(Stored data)
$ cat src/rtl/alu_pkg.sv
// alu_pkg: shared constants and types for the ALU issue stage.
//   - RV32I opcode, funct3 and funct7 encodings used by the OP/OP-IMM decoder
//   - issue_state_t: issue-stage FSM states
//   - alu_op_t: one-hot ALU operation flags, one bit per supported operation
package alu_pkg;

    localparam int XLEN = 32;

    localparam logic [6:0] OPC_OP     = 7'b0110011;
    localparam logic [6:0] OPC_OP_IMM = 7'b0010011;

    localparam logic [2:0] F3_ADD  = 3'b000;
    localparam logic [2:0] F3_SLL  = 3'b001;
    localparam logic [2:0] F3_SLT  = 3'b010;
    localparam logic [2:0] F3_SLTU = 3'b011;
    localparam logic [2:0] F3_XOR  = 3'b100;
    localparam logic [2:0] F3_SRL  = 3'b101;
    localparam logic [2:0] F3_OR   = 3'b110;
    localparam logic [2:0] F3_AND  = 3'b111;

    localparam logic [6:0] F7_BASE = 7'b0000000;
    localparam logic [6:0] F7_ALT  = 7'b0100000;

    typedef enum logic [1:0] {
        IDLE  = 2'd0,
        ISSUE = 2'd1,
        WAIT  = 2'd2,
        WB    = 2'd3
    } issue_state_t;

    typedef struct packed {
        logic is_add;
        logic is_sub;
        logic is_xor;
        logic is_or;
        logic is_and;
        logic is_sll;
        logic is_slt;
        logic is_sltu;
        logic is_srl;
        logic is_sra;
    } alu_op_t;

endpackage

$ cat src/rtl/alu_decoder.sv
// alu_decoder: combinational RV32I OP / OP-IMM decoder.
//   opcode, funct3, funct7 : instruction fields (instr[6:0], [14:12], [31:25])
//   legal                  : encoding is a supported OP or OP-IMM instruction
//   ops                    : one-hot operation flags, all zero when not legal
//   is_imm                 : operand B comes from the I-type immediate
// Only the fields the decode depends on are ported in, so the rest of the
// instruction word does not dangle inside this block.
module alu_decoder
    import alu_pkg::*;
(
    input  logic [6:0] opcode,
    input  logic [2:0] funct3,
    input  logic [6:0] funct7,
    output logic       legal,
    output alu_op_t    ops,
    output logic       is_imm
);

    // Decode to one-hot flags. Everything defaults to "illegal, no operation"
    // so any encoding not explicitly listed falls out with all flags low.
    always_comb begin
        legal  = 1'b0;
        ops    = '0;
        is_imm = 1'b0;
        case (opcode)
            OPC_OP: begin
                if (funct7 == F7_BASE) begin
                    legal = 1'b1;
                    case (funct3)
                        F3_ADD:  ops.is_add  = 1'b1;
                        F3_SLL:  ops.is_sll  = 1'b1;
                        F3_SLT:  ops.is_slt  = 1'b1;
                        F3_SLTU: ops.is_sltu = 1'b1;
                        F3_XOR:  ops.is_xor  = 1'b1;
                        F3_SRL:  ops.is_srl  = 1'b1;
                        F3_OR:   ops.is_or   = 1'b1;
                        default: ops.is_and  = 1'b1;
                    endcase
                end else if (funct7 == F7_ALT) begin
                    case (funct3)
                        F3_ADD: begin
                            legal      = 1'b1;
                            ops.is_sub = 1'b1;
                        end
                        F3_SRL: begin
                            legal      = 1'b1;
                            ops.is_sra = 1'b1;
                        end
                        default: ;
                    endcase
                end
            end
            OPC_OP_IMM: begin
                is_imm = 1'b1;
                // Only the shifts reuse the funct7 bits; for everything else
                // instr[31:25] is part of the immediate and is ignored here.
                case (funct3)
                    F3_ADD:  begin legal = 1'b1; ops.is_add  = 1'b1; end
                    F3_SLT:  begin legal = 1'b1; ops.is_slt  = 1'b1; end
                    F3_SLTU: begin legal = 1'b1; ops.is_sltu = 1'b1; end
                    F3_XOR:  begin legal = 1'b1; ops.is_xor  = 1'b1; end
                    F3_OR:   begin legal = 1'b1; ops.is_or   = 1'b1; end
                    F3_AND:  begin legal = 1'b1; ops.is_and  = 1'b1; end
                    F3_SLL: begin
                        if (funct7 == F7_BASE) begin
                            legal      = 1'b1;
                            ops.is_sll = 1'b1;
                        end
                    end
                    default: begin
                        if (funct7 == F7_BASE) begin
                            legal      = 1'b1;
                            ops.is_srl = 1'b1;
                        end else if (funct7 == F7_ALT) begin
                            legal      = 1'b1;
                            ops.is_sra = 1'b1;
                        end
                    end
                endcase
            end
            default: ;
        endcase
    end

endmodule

* * *

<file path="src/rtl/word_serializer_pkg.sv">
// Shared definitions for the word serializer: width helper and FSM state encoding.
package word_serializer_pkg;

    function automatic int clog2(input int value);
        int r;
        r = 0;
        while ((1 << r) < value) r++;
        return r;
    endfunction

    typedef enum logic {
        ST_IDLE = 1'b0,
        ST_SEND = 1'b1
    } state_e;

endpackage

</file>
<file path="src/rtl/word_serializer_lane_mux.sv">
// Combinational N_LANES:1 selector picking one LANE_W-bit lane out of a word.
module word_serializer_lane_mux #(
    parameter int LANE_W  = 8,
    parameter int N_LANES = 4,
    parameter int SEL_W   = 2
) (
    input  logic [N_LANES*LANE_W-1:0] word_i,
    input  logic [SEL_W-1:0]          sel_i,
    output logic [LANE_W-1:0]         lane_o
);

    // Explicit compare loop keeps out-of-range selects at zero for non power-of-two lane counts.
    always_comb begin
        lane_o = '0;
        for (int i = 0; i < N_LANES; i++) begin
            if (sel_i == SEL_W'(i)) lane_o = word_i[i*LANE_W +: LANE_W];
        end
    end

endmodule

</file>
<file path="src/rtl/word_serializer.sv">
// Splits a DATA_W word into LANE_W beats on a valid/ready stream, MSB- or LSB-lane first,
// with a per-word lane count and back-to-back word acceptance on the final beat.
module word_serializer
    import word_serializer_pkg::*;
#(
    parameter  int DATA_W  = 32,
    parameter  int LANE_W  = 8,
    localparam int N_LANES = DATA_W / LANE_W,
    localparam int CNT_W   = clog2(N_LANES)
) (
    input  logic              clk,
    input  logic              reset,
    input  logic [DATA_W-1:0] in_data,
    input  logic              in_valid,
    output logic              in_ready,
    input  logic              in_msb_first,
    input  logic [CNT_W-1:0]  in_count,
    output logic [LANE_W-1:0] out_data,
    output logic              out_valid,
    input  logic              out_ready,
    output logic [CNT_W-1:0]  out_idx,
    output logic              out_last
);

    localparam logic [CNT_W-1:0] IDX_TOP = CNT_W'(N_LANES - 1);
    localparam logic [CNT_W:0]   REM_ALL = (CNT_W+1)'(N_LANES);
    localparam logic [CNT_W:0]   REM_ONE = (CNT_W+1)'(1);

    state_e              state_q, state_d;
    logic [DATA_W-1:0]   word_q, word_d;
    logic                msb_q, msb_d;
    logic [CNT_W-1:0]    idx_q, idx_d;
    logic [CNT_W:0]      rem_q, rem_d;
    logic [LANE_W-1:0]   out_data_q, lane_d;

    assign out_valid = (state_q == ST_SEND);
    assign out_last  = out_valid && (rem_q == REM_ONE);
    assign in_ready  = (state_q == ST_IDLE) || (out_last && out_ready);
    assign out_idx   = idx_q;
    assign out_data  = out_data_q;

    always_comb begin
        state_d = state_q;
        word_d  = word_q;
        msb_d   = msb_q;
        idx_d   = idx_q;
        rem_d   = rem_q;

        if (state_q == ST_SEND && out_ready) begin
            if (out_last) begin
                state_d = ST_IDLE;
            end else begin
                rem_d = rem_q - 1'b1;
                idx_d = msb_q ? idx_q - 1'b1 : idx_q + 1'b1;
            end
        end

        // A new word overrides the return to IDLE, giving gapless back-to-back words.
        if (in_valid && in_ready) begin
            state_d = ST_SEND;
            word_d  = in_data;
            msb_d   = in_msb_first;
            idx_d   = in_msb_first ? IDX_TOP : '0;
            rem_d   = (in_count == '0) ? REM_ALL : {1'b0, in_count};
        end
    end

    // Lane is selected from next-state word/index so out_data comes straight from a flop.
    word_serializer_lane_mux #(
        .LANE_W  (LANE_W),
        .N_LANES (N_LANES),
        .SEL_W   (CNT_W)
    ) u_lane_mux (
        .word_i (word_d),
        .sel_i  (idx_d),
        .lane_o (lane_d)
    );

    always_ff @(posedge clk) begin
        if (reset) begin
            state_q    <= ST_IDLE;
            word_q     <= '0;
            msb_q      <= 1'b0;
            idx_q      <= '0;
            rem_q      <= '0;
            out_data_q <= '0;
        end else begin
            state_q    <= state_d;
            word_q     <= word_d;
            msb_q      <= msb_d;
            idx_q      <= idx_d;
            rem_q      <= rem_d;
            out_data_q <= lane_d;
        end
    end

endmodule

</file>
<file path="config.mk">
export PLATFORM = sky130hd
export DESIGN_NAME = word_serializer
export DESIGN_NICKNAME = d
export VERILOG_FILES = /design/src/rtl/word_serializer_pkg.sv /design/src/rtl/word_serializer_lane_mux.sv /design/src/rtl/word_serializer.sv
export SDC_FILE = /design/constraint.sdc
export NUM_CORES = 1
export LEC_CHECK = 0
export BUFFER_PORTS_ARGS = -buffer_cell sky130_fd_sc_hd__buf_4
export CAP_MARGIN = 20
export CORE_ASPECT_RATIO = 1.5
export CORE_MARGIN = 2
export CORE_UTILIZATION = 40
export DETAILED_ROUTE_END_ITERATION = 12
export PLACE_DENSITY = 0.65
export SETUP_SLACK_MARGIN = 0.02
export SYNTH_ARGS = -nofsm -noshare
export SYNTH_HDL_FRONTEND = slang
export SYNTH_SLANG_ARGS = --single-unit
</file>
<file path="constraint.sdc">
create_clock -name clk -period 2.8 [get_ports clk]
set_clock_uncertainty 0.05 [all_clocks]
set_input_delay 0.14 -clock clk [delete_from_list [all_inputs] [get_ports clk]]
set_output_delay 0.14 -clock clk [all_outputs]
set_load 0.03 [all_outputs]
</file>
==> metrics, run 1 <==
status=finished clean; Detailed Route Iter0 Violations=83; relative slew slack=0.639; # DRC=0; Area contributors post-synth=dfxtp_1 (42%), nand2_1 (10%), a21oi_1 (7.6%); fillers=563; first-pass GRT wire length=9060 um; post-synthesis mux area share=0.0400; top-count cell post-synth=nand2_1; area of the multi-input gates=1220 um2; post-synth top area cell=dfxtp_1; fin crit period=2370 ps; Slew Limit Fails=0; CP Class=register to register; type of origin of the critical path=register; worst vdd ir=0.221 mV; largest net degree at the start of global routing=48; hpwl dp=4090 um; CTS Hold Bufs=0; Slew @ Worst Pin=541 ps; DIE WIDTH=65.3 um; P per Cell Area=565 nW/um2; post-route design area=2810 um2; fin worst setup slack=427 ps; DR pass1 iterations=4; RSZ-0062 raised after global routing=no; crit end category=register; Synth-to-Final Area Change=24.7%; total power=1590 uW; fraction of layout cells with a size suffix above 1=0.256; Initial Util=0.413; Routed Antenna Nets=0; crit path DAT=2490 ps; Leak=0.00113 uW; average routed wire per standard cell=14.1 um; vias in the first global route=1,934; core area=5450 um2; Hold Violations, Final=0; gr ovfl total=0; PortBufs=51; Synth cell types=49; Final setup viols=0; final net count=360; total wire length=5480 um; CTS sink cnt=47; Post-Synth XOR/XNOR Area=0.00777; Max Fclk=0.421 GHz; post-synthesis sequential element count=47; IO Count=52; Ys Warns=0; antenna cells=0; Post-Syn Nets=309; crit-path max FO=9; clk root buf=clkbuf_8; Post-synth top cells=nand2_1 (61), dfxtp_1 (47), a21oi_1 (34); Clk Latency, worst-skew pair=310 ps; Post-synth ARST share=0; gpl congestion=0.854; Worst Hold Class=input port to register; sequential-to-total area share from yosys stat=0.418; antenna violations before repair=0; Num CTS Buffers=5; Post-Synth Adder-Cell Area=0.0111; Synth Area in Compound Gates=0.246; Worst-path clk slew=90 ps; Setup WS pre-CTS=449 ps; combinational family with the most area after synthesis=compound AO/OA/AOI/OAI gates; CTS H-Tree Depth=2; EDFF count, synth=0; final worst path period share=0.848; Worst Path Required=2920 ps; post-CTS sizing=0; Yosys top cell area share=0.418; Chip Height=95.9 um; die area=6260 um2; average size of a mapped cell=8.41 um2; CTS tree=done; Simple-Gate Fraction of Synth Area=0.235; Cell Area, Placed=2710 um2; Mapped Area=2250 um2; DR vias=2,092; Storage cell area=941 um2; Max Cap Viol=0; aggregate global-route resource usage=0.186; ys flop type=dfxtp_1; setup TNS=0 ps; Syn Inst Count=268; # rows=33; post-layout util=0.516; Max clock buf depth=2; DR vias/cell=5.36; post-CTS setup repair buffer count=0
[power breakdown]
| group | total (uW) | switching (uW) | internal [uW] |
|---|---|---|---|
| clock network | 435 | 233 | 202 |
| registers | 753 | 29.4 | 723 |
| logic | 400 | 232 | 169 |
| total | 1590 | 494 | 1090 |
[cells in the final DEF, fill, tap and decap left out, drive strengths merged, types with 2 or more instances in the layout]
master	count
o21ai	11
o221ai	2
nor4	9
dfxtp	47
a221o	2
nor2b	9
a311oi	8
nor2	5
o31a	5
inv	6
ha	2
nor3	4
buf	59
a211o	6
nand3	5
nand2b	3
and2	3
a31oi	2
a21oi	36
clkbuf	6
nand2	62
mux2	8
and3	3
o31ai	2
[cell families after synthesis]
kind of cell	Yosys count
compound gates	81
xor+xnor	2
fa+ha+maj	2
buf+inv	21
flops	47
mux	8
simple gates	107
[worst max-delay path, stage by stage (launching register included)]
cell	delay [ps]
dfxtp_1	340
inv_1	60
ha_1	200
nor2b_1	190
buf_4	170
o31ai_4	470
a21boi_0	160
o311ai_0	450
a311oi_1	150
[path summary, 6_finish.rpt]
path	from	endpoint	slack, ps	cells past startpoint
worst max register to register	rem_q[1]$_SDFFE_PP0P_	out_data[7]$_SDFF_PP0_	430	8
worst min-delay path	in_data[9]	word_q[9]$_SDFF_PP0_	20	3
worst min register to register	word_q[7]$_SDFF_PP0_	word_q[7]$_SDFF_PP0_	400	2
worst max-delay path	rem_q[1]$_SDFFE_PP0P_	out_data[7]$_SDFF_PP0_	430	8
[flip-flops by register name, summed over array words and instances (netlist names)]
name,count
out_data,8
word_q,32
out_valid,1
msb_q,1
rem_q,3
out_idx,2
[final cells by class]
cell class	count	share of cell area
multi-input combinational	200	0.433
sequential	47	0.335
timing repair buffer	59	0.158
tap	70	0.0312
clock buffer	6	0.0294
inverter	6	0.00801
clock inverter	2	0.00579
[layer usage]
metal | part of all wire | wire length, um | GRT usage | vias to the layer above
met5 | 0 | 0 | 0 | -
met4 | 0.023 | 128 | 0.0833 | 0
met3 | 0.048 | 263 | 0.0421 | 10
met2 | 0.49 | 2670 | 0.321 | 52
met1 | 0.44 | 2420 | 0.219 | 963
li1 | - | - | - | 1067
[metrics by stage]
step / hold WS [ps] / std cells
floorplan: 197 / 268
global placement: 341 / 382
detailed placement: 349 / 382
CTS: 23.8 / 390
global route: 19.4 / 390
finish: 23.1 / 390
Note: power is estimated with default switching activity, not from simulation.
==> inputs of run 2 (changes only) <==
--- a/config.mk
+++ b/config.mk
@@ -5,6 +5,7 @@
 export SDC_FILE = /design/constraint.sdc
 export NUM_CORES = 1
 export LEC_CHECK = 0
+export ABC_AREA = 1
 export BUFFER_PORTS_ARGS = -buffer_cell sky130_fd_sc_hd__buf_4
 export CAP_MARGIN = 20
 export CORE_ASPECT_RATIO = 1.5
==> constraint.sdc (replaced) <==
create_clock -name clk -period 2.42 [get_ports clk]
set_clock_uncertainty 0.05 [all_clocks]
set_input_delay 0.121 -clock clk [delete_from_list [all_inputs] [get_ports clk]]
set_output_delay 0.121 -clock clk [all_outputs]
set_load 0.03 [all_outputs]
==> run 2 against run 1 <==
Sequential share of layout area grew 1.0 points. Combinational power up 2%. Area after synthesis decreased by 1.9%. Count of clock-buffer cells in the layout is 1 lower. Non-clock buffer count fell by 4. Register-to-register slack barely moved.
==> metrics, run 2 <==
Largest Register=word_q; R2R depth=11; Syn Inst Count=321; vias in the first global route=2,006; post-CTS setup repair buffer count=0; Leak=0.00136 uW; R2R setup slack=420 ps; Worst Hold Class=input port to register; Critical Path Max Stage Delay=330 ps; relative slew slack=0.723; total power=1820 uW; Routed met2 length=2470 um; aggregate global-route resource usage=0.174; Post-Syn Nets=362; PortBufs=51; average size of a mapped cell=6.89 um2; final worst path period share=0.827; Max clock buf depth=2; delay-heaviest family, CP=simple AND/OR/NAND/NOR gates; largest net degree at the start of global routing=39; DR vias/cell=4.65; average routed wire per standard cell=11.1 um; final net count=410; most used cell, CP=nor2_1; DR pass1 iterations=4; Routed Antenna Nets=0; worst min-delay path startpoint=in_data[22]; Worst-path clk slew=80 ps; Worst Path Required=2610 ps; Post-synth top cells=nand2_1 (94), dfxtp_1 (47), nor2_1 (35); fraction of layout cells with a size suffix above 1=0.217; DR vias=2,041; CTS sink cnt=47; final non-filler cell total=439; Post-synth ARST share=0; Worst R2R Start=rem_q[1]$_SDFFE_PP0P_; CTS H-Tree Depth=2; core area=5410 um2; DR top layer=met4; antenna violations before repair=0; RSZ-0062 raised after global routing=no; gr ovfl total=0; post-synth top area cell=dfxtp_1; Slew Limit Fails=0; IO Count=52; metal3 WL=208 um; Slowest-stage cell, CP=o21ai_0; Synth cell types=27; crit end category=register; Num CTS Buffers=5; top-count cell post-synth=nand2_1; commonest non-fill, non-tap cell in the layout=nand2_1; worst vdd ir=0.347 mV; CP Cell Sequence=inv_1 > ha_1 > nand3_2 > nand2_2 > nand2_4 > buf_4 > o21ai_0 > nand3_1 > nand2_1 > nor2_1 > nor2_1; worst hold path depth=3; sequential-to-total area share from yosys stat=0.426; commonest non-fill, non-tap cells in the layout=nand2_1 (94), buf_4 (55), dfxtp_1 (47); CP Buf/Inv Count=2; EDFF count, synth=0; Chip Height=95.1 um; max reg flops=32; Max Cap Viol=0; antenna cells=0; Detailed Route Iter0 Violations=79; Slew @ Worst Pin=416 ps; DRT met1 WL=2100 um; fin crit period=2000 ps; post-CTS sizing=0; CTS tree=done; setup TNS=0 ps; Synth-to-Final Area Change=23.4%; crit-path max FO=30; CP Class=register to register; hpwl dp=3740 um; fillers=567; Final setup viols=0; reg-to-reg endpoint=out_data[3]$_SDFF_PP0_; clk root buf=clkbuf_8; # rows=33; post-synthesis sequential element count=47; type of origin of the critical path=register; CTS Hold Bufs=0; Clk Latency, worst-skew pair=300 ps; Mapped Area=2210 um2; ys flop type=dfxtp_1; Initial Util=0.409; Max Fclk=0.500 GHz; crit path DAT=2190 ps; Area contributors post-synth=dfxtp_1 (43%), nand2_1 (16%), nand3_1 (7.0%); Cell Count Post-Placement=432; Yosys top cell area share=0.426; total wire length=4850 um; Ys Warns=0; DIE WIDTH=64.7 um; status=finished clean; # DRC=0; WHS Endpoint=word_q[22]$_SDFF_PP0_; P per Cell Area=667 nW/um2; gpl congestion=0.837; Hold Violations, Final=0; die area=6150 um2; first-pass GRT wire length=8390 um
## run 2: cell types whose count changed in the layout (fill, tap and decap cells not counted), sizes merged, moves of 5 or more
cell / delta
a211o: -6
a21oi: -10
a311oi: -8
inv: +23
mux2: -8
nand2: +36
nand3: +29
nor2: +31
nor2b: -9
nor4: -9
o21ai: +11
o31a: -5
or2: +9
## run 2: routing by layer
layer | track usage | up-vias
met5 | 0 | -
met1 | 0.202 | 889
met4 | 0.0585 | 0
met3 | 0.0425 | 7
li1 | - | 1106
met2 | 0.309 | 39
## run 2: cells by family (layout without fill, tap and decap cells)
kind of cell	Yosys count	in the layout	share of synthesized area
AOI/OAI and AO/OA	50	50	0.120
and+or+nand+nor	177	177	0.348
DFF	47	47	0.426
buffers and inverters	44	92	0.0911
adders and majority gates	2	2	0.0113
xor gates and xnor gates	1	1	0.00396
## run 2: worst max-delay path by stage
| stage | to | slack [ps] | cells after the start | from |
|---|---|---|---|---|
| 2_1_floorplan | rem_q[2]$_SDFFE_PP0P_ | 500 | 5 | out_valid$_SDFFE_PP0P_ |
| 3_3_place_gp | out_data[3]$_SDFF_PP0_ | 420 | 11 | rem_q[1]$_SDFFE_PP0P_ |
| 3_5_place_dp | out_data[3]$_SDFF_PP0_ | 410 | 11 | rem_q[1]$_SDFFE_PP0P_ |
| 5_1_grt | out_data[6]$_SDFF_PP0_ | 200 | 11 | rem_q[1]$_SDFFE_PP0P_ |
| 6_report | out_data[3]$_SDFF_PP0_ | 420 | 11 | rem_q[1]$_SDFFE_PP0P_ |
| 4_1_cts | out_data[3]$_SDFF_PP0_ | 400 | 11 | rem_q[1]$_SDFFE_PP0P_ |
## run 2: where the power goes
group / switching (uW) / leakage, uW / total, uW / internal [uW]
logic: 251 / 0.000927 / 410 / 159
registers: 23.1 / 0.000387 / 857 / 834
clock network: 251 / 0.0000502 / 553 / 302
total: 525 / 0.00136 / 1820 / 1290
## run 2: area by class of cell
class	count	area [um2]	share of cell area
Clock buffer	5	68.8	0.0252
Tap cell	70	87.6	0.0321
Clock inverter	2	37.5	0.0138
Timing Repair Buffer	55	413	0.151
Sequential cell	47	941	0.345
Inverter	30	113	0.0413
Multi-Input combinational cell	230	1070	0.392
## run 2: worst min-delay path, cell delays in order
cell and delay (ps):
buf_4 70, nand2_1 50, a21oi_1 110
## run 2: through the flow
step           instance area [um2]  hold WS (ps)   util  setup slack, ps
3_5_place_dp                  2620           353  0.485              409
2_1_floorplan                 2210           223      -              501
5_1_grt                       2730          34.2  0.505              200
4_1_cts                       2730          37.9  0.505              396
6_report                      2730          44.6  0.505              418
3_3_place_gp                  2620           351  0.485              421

= WORK REQUIRED =
Copy each line above that contains the word "flags".

= TASK RESULT =
//   - alu_op_t: one-hot ALU operation flags, one bit per supported operation
//   ops                    : one-hot operation flags, all zero when not legal
    // Decode to one-hot flags. Everything defaults to "illegal, no operation"
    // so any encoding not explicitly listed falls out with all flags low.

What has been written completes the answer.